Last September, a US district court ordered Merix Pharmaceuticals, the maker of the RELEEV cold sore remedy, to change its advertising and packaging. GSK, the manufacturer of a competing cold sore product, had alleged that the claims and packaging for RELEEV were materially false and misleading.
Litigation, of course, can be lengthy and expensive. From a practical standpoint, not all companies have the resources to initiate a Lanham Act suit, but the stakes are high. Plaintiffs can obtain substantial monetary damages—including treble damages, attorneys’ fees and court costs—if successful.
Industry Self-Regulation
The National Advertising Division (NAD) of the Council of Better Business Bureaus is the advertising industry’s self-regulatory forum that reviews advertising claims to determine whether they are lawful. The NAD follows the FTC’s standard of review: advertising claims must be truthful and not misleading. The standard of evidence that the NAD requires is also the same as the FTC—all claims must be substantiated by competent and reliable evidence. A company can file a complaint with the NAD to challenge a competitor’s advertising.
The NAD is increasingly faced with challenges for medical product advertising. For example, last March, the NAD recommended that Bayer HealthCare discontinue or modify a television commercial for its “Rapid Headache Relief Aspirin” product based on a challenge by McNeil-PPC, Inc., the maker of Tylenol products. The challenged advertising compared the Bayer product with Tylenol, using a voiceover to explain that Bayer’s Rapid Headache Relief was “proven to release medicine…five times faster than…Tylenol Gels.” The NAD concluded that the evidence failed to support this claim.
Similarly, last January, Johnson & Johnson challenged Pfizer, Inc.’s broadcast advertising for its Maximum Strength Zantac 150. The NAD recommended that Pfizer discontinue or modify its advertising claims because the evidence on record failed to support the implied message that Zantac 150 worked almost immediately.
Challenging a competitor’s advertising at the NAD is less expensive and much quicker than litigation, generally providing a response within 60 business days of initiation of a challenge. There are, however, disadvantages with pursuing an NAD complaint as opposed to filing a lawsuit in federal court. Participants do not have subpoena power or the ability to depose, the judicial rules of evidence do not apply and an NAD decision is not legally binding on the participants or on a court of law.

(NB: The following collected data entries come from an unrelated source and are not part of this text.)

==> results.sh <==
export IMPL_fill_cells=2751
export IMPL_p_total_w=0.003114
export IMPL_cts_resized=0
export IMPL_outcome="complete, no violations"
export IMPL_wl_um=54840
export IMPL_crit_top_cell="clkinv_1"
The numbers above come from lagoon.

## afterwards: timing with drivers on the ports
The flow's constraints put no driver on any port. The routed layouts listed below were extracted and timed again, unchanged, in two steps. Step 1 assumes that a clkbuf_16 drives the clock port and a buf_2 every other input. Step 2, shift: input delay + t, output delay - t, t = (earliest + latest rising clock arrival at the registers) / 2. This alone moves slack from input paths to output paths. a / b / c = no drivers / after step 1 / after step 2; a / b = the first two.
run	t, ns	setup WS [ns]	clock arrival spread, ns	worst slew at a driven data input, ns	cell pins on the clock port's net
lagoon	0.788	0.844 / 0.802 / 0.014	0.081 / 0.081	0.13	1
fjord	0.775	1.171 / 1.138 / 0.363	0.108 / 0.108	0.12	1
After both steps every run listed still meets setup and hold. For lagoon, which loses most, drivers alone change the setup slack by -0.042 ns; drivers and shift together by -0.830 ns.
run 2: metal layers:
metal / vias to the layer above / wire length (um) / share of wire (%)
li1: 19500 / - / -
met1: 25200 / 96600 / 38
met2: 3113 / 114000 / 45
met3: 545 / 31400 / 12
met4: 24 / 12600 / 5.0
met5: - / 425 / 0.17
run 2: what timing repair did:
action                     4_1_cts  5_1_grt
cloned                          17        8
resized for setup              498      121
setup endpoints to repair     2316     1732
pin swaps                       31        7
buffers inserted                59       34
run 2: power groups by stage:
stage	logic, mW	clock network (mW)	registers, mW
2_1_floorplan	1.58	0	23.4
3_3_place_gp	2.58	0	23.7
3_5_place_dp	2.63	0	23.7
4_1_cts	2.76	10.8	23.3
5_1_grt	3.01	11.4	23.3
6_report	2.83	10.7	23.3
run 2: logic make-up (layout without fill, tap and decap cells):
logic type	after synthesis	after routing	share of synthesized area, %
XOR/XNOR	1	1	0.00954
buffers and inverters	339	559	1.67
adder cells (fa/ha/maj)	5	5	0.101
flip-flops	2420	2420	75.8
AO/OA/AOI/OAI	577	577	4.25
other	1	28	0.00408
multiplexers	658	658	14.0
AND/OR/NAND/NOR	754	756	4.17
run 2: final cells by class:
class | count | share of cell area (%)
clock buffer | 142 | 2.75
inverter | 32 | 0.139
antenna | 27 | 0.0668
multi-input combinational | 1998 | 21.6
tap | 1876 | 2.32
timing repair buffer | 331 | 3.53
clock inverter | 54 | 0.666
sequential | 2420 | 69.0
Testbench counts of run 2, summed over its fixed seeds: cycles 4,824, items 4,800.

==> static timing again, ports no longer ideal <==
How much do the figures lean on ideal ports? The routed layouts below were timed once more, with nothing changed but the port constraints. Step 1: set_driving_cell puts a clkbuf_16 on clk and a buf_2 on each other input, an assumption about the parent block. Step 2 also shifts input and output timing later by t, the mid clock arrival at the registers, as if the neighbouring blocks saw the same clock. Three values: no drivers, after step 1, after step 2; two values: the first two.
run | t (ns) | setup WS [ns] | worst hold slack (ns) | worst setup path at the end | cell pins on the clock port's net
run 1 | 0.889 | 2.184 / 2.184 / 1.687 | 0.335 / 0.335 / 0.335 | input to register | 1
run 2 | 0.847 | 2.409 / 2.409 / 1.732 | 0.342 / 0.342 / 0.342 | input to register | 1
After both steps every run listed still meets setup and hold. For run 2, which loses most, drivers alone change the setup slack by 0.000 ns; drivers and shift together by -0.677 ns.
Background: an optimization exercise with open tools, aiming at small area, a short achievable clock period and few clock cycles per item. Do not read the settings as production practice. The RTL was checked by simulation tests, not by an equivalence proof against the original design.

### design/flow/config.mk
export PLATFORM = sky130hd
export DESIGN_NAME = triangle_tangent_frame
export DESIGN_NICKNAME = triangle_tangent_frame
export VERILOG_FILES = /design/flow/design.v
export SDC_FILE = /design/flow/constraint.sdc
export NUM_CORES = 4
export LEC_CHECK = 0
export ABC_CLOCK_PERIOD_IN_PS = 8500
export CAP_MARGIN = 20
export CORE_MARGIN = 2
export CORE_UTILIZATION = 40
export SLEW_MARGIN = 20
### design/flow/constraint.sdc
create_clock -name core_clock -period 11.0 [get_ports {clock}]
set_input_delay 2.2000 -clock core_clock [delete_from_list [all_inputs] [get_ports {clock}]]
set_output_delay 2.2000 -clock core_clock [all_outputs]
set_load 0.01 [all_outputs]
### design/flow/design.v
package ttf_pkg;
   localparam int DW = 33;
   localparam int AW = 67;
   localparam int NBR = (DW + 1) / 2;
   localparam int NORM_BITS = 30;
   localparam int Q_SHIFT = 14;
   localparam int QW = 16;
   localparam int SQ_IN_W = 62;
   localparam int ROOT_W = 31;
   localparam int SQ_K = 3;
   localparam int SQ_CYC = (ROOT_W + SQ_K - 1) / SQ_K;
   localparam int SQ_STEPS = SQ_CYC * SQ_K;
   localparam int SQ_RW = ROOT_W + 3;
   localparam int DV_K = 2;
   localparam int DV_CYC = (15 + DV_K - 1) / DV_K;
   localparam int DV_STEPS = DV_CYC * DV_K;
   localparam int NUM_W = 45;
endpackage
import ttf_pkg::*;
module ttf_booth_enc (
   input  logic                              sub,
   input  logic signed [ttf_pkg::DW-1:0]     op_b,
   output logic [3*ttf_pkg::NBR-1:0]         enc
);
   logic [DW+1:0] b_ext;
   assign b_ext = {op_b[DW-1], op_b, 1'b0};
   always_comb begin
      logic [2:0] g;
      for (int j = 0; j < NBR; j++) begin
         g = b_ext[2*j +: 3];
         enc[3*j]     = g[2] ^ sub;                           
         enc[3*j + 1] = g[1] ^ g[0];                          
         enc[3*j + 2] = (g == 3'b011) || (g == 3'b100);       
      end
   end
endmodule
module ttf_mac (
   input  logic                              acc_en,
   input  logic signed [ttf_pkg::DW-1:0]     op_a,
   input  logic [3*ttf_pkg::NBR-1:0]         enc,
   input  logic [ttf_pkg::AW-1:0]            acc,
   output logic [ttf_pkg::AW-1:0]            y
);
   always_comb begin
      logic          neg, one, two;
      logic [DW:0]   m;
      logic [AW-1:0] sum;
      sum = acc_en ? acc : '0;
      for (int j = 0; j < NBR; j++) begin
         neg = enc[3*j];
         one = enc[3*j + 1];
         two = enc[3*j + 2];
         m   = one ? {op_a[DW-1], op_a} : (two ? {op_a, 1'b0} : '0);
         m   = neg ? ~m : m;
         sum = sum + (AW'({~m[DW], m}) << (2*j)) + (AW'(neg) << (2*j))
                   - (AW'(1) << (DW + 1 + 2*j));
      end
      y = sum;
   end
endmodule
import ttf_pkg::*;
module ttf_sqrt (
   input  logic                           clock,
   input  logic                           reset,
   input  logic                           in_valid,
   output logic                           in_ready,
   input  logic                           in_deg,
   input  logic [ttf_pkg::SQ_IN_W-1:0]    in_rad,
   output logic                           out_valid,
   input  logic                           out_ready,
   output logic                           out_deg,
   output logic [ttf_pkg::ROOT_W-1:0]     out_root
);
   localparam int XW = 2 * SQ_STEPS;
   logic                busy_ff, full_ff, deg_ff;
   logic [3:0]          cnt_ff;
   logic [XW-1:0]       x_ff;
   logic [SQ_RW-1:0]    rem_ff;
   logic [ROOT_W-1:0]   root_ff;
   logic [XW-1:0]       x_nx;
   logic [SQ_RW-1:0]    rem_nx;
   logic [ROOT_W-1:0]   root_nx;
   logic                take;
   always_comb begin
      logic [SQ_RW-1:0] rs, tr;
      logic [SQ_RW:0]   df;
      x_nx    = x_ff;
      rem_nx  = rem_ff;
      root_nx = root_ff;
      for (int k = 0; k < SQ_K; k++) begin
         rs = {rem_nx[SQ_RW-3:0], x_nx[XW-1 -: 2]};
         tr = SQ_RW'({root_nx, 2'b01});
         df = {1'b0, rs} - {1'b0, tr};
         if (!df[SQ_RW]) rem_nx = df[SQ_RW-1:0];
         else            rem_nx = rs;
         root_nx = {root_nx[ROOT_W-2:0], ~df[SQ_RW]};
         x_nx    = x_nx << 2;
      end
   end
   assign out_valid = full_ff;
   assign out_deg   = deg_ff;
   assign out_root  = root_ff;
   assign in_ready  = !busy_ff && !full_ff;
   assign take      = in_valid && in_ready;
   always_ff @(posedge clock) begin
      if (reset) begin
         busy_ff <= 1'b0;
         full_ff <= 1'b0;
      end else begin
         if (take) begin
            busy_ff <= !in_deg;
            full_ff <= in_deg;
         end else if (busy_ff) begin
            if (cnt_ff == 4'd0) begin
               busy_ff <= 1'b0;
               full_ff <= 1'b1;
            end
         end else if (full_ff && out_ready) begin
            full_ff <= 1'b0;
         end
      end
   end
   always_ff @(posedge clock) begin
      if (take) begin
         deg_ff  <= in_deg;
         x_ff    <= XW'(in_rad);
         rem_ff  <= '0;
         root_ff <= '0;
         cnt_ff  <= 4'(SQ_CYC - 1);
      end else if (busy_ff) begin
         x_ff    <= x_nx;
         rem_ff  <= rem_nx;
         root_ff <= root_nx;
         cnt_ff  <= cnt_ff - 4'd1;
      end
   end
endmodule
module ttf_div_lane (
   input  logic                           clock,
   input  logic                           load,
   input  logic                           run,
   input  logic [ttf_pkg::NUM_W-1:0]      num,
   input  logic [ttf_pkg::ROOT_W-1:0]     den,
   output logic [ttf_pkg::DV_STEPS-1:0]   quot,
   output logic [ttf_pkg::DV_STEPS-1:0]   quot_nx   
);
   localparam int RW = ROOT_W + 1;
   logic [RW-1:0]       rem_ff;
   logic [DV_STEPS-1:0] xq_ff;    
   logic [RW-1:0]       rem_nx;
   logic [DV_STEPS-1:0] xq_nx;
   always_comb begin
      logic [RW:0] df;
      rem_nx = rem_ff;
      xq_nx  = xq_ff;
      for (int k = 0; k < DV_K; k++) begin
         rem_nx = {rem_nx[RW-2:0], xq_nx[DV_STEPS-1]};
         df     = {1'b0, rem_nx} - {2'b0, den};
         if (!df[RW]) rem_nx = df[RW-1:0];
         xq_nx  = {xq_nx[DV_STEPS-2:0], ~df[RW]};
      end
   end
   always_ff @(posedge clock) begin
      if (load) begin
         rem_ff <= RW'(num >> DV_STEPS);
         xq_ff  <= num[DV_STEPS-1:0];
      end else if (run) begin
         rem_ff <= rem_nx;
         xq_ff  <= xq_nx;
      end
   end
   assign quot    = xq_ff;
   assign quot_nx = xq_nx;
endmodule
import ttf_pkg::*;
module triangle_tangent_frame (
   input  logic        clock,
   input  logic        reset,
   input  logic        req_valid,
   output logic        req_ready,
   input  logic [31:0] req_pos_x,
   input  logic [31:0] req_pos_y,
   input  logic [31:0] req_pos_z,
   input  logic [31:0] req_tex_u,
   input  logic [31:0] req_tex_v,
   output logic        rsp_valid,
   input  logic        rsp_ready,
   output logic [15:0] rsp_tangent_x,
   output logic [15:0] rsp_tangent_y,
   output logic [15:0] rsp_tangent_z,
   output logic [15:0] rsp_bitan_x,
   output logic [15:0] rsp_bitan_y,
   output logic [15:0] rsp_bitan_z,
   output logic [1:0]  rsp_vertex_slot,
   output logic        rsp_degenerate,
   output logic        rsp_last_of_triangle
);
   localparam int NB = NORM_BITS;
   localparam logic [4:0] C_DET  = 5'd2;
   localparam logic [4:0] C_NT   = 5'd8;
   localparam logic [4:0] C_PEND = 5'd13;   
   localparam logic [4:0] C_NB   = 5'd15;
   localparam logic [4:0] C_PT   = 5'd16;
   localparam logic [4:0] C_LAST = 5'd19;
   logic [1:0]           corner_ff;
   logic [4:0][31:0]     c0_ff;                  
   logic signed [DW-1:0] e0_ff [3];
   logic signed [DW-1:0] e1_ff [3];
   logic signed [DW-1:0] du0_ff, dv0_ff, du1_ff, dv1_ff;
   logic                 pend_ff;                
   logic                 req_fire, prod_busy, c2_fire;
   logic [4:0][31:0]     rv;
   logic signed [DW-1:0] dl [5];
   logic                 mrun_ff;
   logic [4:0]           mcyc_ff;
   logic [AW-1:0]        acc_ff;
   logic [AW-1:0]        raw_ff [3];
   logic                 flip_ff;
   logic [NB-1:0]        sv_ff [2][3];           
   logic [2:0]           neg_ff [2];
   logic                 zero_ff [2];
   logic [1:0]           sbusy_ff;               
   logic [1:0]           sfree;
   logic [AW-1:0]        m_y;
   logic                 m_stall, m_start, m_last, m_adv;
   logic                 is_deg, push_deg, push_t, push_b;
   logic [4:0]           m_nx;
   logic                 m_fetch;
   logic signed [DW-1:0] f_a, f_b, f_dv1;
   logic                 f_sub, f_acc;
   logic signed [DW-1:0] opa_ff;
   logic [3*NBR-1:0]     enc_ff, f_enc;
   logic                 accen_ff;
   logic [1:0]           sq_in_ready, sq_out_valid, sq_out_ready, sq_out_deg;
   logic [1:0]           sq_in_valid;
   logic [ROOT_W-1:0]    sq_root [2];
   logic                 dv_next_ff;             
   logic                 dv_busy_ff, dv_full_ff;
   logic [3:0]           dv_cnt_ff;
   logic                 dv_kind_ff, dv_deg_ff;
   logic [2:0]           dv_neg_ff;
   logic [ROOT_W-1:0]    dv_den_ff;
   logic                 dv_zero_ff;
   logic                 dv_load, dv_done, dv_write, dv_ldeg;
   logic [ROOT_W-1:0]    dv_root;
   logic [DV_STEPS-1:0]  dv_q [3], dv_qn [3];
   logic [NUM_W-1:0]     dv_num [3];
   logic [1:0]           ost_ff;                 
   logic [1:0]           slot_ff;
   logic [QW-1:0]        outv_ff [6];
   logic                 degen_ff;
   logic                 rsp_fire;
   assign rv = {req_pos_x, req_pos_y, req_pos_z, req_tex_u, req_tex_v};
   assign prod_busy = pend_ff || (mrun_ff && mcyc_ff <= C_PEND);
   assign req_ready = (corner_ff == 2'd0) || !prod_busy;
   assign req_fire  = req_valid && req_ready;
   assign c2_fire   = req_fire && (corner_ff == 2'd2);
   always_comb begin
      for (int i = 0; i < 5; i++) dl[i] = {rv[4-i][31], rv[4-i]} - {c0_ff[4-i][31], c0_ff[4-i]};
   end
   always_ff @(posedge clock) begin
      if (req_fire) begin
         if (corner_ff == 2'd0) begin
            c0_ff <= rv;
         end else if (corner_ff == 2'd1) begin
            for (int i = 0; i < 3; i++) e0_ff[i] <= dl[i];
            du0_ff <= dl[3];
            dv0_ff <= dl[4];
         end else begin
            for (int i = 0; i < 3; i++) e1_ff[i] <= dl[i];
            du1_ff <= dl[3];
            dv1_ff <= dl[4];
         end
      end
   end
   assign f_dv1   = c2_fire ? dl[4] : dv1_ff;
   assign m_nx    = m_start ? 5'd0 : mcyc_ff + 5'd1;
   assign m_fetch = m_start || (m_adv && !m_last);
   always_comb begin
      logic [NB-1:0] sq;
      f_acc = m_nx[0];
      f_sub = m_nx[0];
      f_a   = '0;
      f_b   = '0;
      sq    = '0;
      case (m_nx)
         5'd0:  begin f_a = f_dv1;    f_b = du0_ff; end
         5'd1:  begin f_a = du1_ff;   f_b = dv0_ff; end
         5'd2:  begin f_a = e0_ff[0]; f_b = dv1_ff; end
         5'd3:  begin f_a = e1_ff[0]; f_b = dv0_ff; end
         5'd4:  begin f_a = e0_ff[1]; f_b = dv1_ff; end
         5'd5:  begin f_a = e1_ff[1]; f_b = dv0_ff; end
         5'd6:  begin f_a = e0_ff[2]; f_b = dv1_ff; end
         5'd7:  begin f_a = e1_ff[2]; f_b = dv0_ff; end
         5'd8:  begin f_a = e1_ff[0]; f_b = du0_ff; end
         5'd9:  begin f_a = e0_ff[0]; f_b = du1_ff; end
         5'd10: begin f_a = e1_ff[1]; f_b = du0_ff; end
         5'd11: begin f_a = e0_ff[1]; f_b = du1_ff; end
         5'd12: begin f_a = e1_ff[2]; f_b = du0_ff; end
         5'd13: begin f_a = e0_ff[2]; f_b = du1_ff; end
         default: ;
      endcase
      if (m_nx >= 5'd14) begin
         case (m_nx)
            5'd14: sq = sv_ff[0][0];
            5'd15: sq = sv_ff[0][1];
            5'd16: sq = sv_ff[0][2];
            5'd17: sq = sv_ff[1][0];
            5'd18: sq = sv_ff[1][1];
            default: sq = sv_ff[1][2];
         endcase
         f_a   = DW'(sq);
         f_b   = DW'(sq);
         f_sub = 1'b0;
         f_acc = (m_nx != 5'd14) && (m_nx != 5'd17);
      end
   end
   ttf_booth_enc u_enc (
      .sub  (f_sub),
      .op_b (f_b),
      .enc  (f_enc)
   );
   always_ff @(posedge clock) begin
      if (m_fetch) begin
         opa_ff   <= f_a;
         enc_ff   <= f_enc;
         accen_ff <= f_acc;
      end
   end
   ttf_mac u_mac (
      .acc_en (accen_ff),
      .op_a   (opa_ff),
      .enc    (enc_ff),
      .acc    (acc_ff),
      .y      (m_y)
   );
   logic [NB-1:0] nz_s [3];
   logic [2:0]    nz_neg;
   logic          nz_zero;
   always_comb begin
      logic [AW-1:0] mg [3];
      logic [AW-1:0] w;
      logic [6:0]    lz;
      for (int i = 0; i < 3; i++) begin
         mg[i]     = raw_ff[i][AW-1] ? (~raw_ff[i] + 1'b1) : raw_ff[i];
         nz_neg[i] = raw_ff[i][AW-1] ^ flip_ff;
      end
      w  = mg[0] | mg[1] | mg[2];
      lz = 7'd0;
      for (int k = 0; k < AW; k++) begin
         if (w[k]) lz = 7'(AW - 1 - k);
      end
      nz_zero = (w == '0);
      for (int i = 0; i < 3; i++) begin
         logic [AW-1:0] sh;
         sh = mg[i] << lz;
         nz_s[i] = sh[AW-1 -: NB];
      end
   end
   assign sfree[0] = dv_load && !dv_ldeg && !dv_next_ff;
   assign sfree[1] = dv_load && !dv_ldeg && dv_next_ff;
   assign is_deg   = (acc_ff == '0);
   assign push_deg = mrun_ff && (mcyc_ff == C_DET) && is_deg;
   assign push_t   = mrun_ff && (mcyc_ff == C_PT);
   assign push_b   = mrun_ff && (mcyc_ff == C_LAST);
   assign m_stall  = mrun_ff && ((push_deg && (sq_in_ready != 2'b11)) ||
                                 (push_t && !sq_in_ready[0]) ||
                                 (push_b && !sq_in_ready[1]) ||
                                 ((mcyc_ff == C_NT) && sbusy_ff[0] && !sfree[0]) ||
                                 ((mcyc_ff == C_NB) && sbusy_ff[1] && !sfree[1]));
   assign m_adv    = mrun_ff && !m_stall;
   assign m_last   = m_adv && (push_deg || push_b);
   assign m_start  = (!mrun_ff || m_last) && (pend_ff || c2_fire);
   assign sq_in_valid[0] = m_adv && (push_deg || push_t);
   assign sq_in_valid[1] = m_adv && (push_deg || push_b);
   always_ff @(posedge clock) begin
      if (reset) begin
         corner_ff <= '0;
         pend_ff   <= 1'b0;
         mrun_ff   <= 1'b0;
         mcyc_ff   <= '0;
         sbusy_ff  <= '0;
      end else begin
         if (req_fire) corner_ff <= (corner_ff == 2'd2) ? 2'd0 : corner_ff + 2'd1;
         if (m_start) begin
            pend_ff <= 1'b0;
            mrun_ff <= 1'b1;
            mcyc_ff <= '0;
         end else begin
            if (c2_fire) pend_ff <= 1'b1;
            if (m_last) mrun_ff <= 1'b0;
            else if (m_adv) mcyc_ff <= mcyc_ff + 5'd1;
         end
         for (int v = 0; v < 2; v++) begin
            if (m_adv && mcyc_ff == (v == 0 ? C_NT : C_NB)) sbusy_ff[v] <= 1'b1;
            else if (sfree[v]) sbusy_ff[v] <= 1'b0;
         end
      end
   end
   always_ff @(posedge clock) begin
      if (m_adv) begin
         acc_ff <= m_y;
         if (mcyc_ff == C_DET) flip_ff <= acc_ff[AW-1];
         if (mcyc_ff == 5'd3 || mcyc_ff == 5'd9)  raw_ff[0] <= m_y;
         if (mcyc_ff == 5'd5 || mcyc_ff == 5'd11) raw_ff[1] <= m_y;
         if (mcyc_ff == 5'd7 || mcyc_ff == 5'd13) raw_ff[2] <= m_y;
         if (mcyc_ff == C_NT || mcyc_ff == C_NB) begin
            for (int i = 0; i < 3; i++) sv_ff[mcyc_ff == C_NB][i] <= nz_s[i];
            neg_ff[mcyc_ff == C_NB]  <= nz_neg;
            zero_ff[mcyc_ff == C_NB] <= nz_zero;
         end
      end
   end
   for (genvar v = 0; v < 2; v++) begin : g_sq
      ttf_sqrt u_sqrt (
         .clock     (clock),
         .reset     (reset),
         .in_valid  (sq_in_valid[v]),
         .in_ready  (sq_in_ready[v]),
         .in_deg    (push_deg),
         .in_rad    (m_y[SQ_IN_W-1:0]),
         .out_valid (sq_out_valid[v]),
         .out_ready (sq_out_ready[v]),
         .out_deg   (sq_out_deg[v]),
         .out_root  (sq_root[v])
      );
   end
   assign dv_load  = sq_out_valid[dv_next_ff] && (!dv_busy_ff || dv_write) && (!dv_full_ff || dv_write);
   assign sq_out_ready[0] = dv_load && !dv_next_ff;
   assign sq_out_ready[1] = dv_load && dv_next_ff;
   assign dv_ldeg  = sq_out_deg[dv_next_ff];
   assign dv_root  = sq_root[dv_next_ff];
   assign dv_done  = dv_busy_ff && (dv_cnt_ff == 4'd0);
   always_comb begin
      for (int i = 0; i < 3; i++) begin
         dv_num[i] = NUM_W'({sv_ff[dv_next_ff][i], Q_SHIFT'(0)}) + NUM_W'(dv_root >> 1);
      end
   end
   for (genvar i = 0; i < 3; i++) begin : g_div
      ttf_div_lane u_lane (
         .clock (clock),
         .load  (dv_load),
         .run   (dv_busy_ff),
         .num   (dv_num[i]),
         .den   (dv_den_ff),
         .quot  (dv_q[i]),
         .quot_nx (dv_qn[i])
      );
   end
   assign dv_write = (dv_full_ff || dv_done) && (ost_ff == {1'b0, dv_kind_ff});
   assign rsp_fire = rsp_valid && rsp_ready;
   always_ff @(posedge clock) begin
      if (reset) begin
         dv_next_ff <= 1'b0;
         dv_busy_ff <= 1'b0;
         dv_full_ff <= 1'b0;
         ost_ff     <= 2'd0;
         slot_ff    <= 2'd0;
      end else begin
         if (dv_load) begin
            dv_next_ff <= !dv_next_ff;
            dv_busy_ff <= !dv_ldeg;
            dv_full_ff <= dv_ldeg;
         end else if (dv_done) begin
            dv_busy_ff <= 1'b0;
            dv_full_ff <= !dv_write;
         end else if (dv_write) begin
            dv_full_ff <= 1'b0;
         end
         if (dv_write) begin
            ost_ff <= dv_kind_ff ? 2'd2 : 2'd1;
         end else if (rsp_fire && slot_ff == 2'd2) begin
            ost_ff <= 2'd0;
         end
         if (rsp_fire) slot_ff <= (slot_ff == 2'd2) ? 2'd0 : slot_ff + 2'd1;
      end
   end
   always_ff @(posedge clock) begin
      if (dv_load) begin
         dv_kind_ff <= dv_next_ff;
         dv_deg_ff  <= dv_ldeg;
         dv_den_ff  <= dv_root;
         dv_neg_ff  <= neg_ff[dv_next_ff];
         dv_zero_ff <= zero_ff[dv_next_ff];
         dv_cnt_ff  <= 4'(DV_CYC - 1);
      end else if (dv_busy_ff) begin
         dv_cnt_ff  <= dv_cnt_ff - 4'd1;
      end
      if (dv_write) begin
         for (int i = 0; i < 3; i++) begin
            logic [QW-1:0] q;
            q = (dv_zero_ff || dv_deg_ff) ? '0 : (dv_busy_ff ? dv_qn[i][QW-1:0] : dv_q[i][QW-1:0]);
            outv_ff[(dv_kind_ff ? 3 : 0) + i] <= dv_neg_ff[i] ? (~q + 1'b1) : q;
         end
         if (!dv_kind_ff) degen_ff <= dv_deg_ff;
      end
   end
   assign rsp_valid            = (ost_ff == 2'd2);
   assign rsp_tangent_x        = outv_ff[0];
   assign rsp_tangent_y        = outv_ff[1];
   assign rsp_tangent_z        = outv_ff[2];
   assign rsp_bitan_x          = outv_ff[3];
   assign rsp_bitan_y          = outv_ff[4];
   assign rsp_bitan_z          = outv_ff[5];
   assign rsp_vertex_slot      = slot_ff;
   assign rsp_degenerate       = degen_ff;
   assign rsp_last_of_triangle = (slot_ff == 2'd2);
endmodule
### design/flow/run.sh
#!/bin/bash
# synth_recipe.tcl (not shown) runs the flow's synth.tcl, then flattens the netlist and writes it again
# the make line also repeats each setting of config.mk as NAME=value (left out here)
make -C /OpenROAD-flow-scripts/flow DESIGN_CONFIG=/design/flow/config.mk WORK_HOME=/design/flow/orfs CLKGATE_MAP_FILE= SYNTH_SCRIPT=/design/flow/synth_recipe.tcl finish
Context: an optimization exercise on an open-source flow, tuned for small area. The choices shown serve that exercise and are no tape-out recipe.
RTL that was checked went through simulation tests only; none was proved equivalent to the original.
No functional check of the RTL was part of runs 1, 3 and 4.
No activity file was given, so power comes from the tool's default toggle rates.

[flow/flow/run.sh]
#!/bin/bash
# Standard ORFS layout with two changes: the port buffers use the smallest
# buffer cell, and clock tree synthesis uses larger sink clusters without
# dummy loads.
set -euo pipefail
bash standard.sh \
  'BUFFER_PORTS_ARGS=-buffer_cell sky130_fd_sc_hd__buf_1' \
  'CTS_ARGS=-sink_clustering_enable -repair_clock_nets -buf_list sky130_fd_sc_hd__clkbuf_4 -sink_clustering_size 10 -sink_clustering_max_diameter 50 -dont_use_dummy_load' \
  finish > standard_make.log 2>&1
[flow/standard.sh]
#!/bin/bash
# synth_recipe.tcl (not shown) runs the flow's synth.tcl, then flattens the netlist and writes it again
# the make line also repeats each setting of config.mk as NAME=value (left out here)
make -C /OpenROAD-flow-scripts/flow DESIGN_CONFIG=/design/flow/config.mk WORK_HOME=/design/flow/orfs CLKGATE_MAP_FILE= SYNTH_SCRIPT=/design/flow/synth_recipe.tcl "${@:-finish}"
[flow/config.mk]
export PLATFORM = sky130hd
export DESIGN_NAME = dd_top
export DESIGN_NICKNAME = dd_top
export VERILOG_FILES = /design/flow/design.v
export SDC_FILE = /design/flow/constraint.sdc
export NUM_CORES = 4
export LEC_CHECK = 0
export CAP_MARGIN = 20
export CORE_MARGIN = 2
export CORE_UTILIZATION = 40
export SLEW_MARGIN = 20
export SYNTH_HIERARCHICAL = 1
[flow/constraint.sdc]
create_clock -name core_clock -period 6.0 [get_ports {clk_i}]
set_input_delay 1.2000 -clock core_clock [delete_from_list [all_inputs] [get_ports {clk_i}]]
set_output_delay 1.2000 -clock core_clock [all_outputs]
set_load 0.01 [all_outputs]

The NAD will publish its decisions, which are sometimes reported by mainstream or industry directed media outlets. If a competitor does not follow an NAD decision, the NAD may refer the matter to the FTC. The FTC holds the NAD and its decision making process in high regard, and the FTC has initiated investigations based on the NAD's recommendations.
In summary, many options exist for ensuring that there is a level playing field for advertising medical devices. Deciding on the appropriate strategy for challenging a competitor’s marketing claims should be carefully weighed.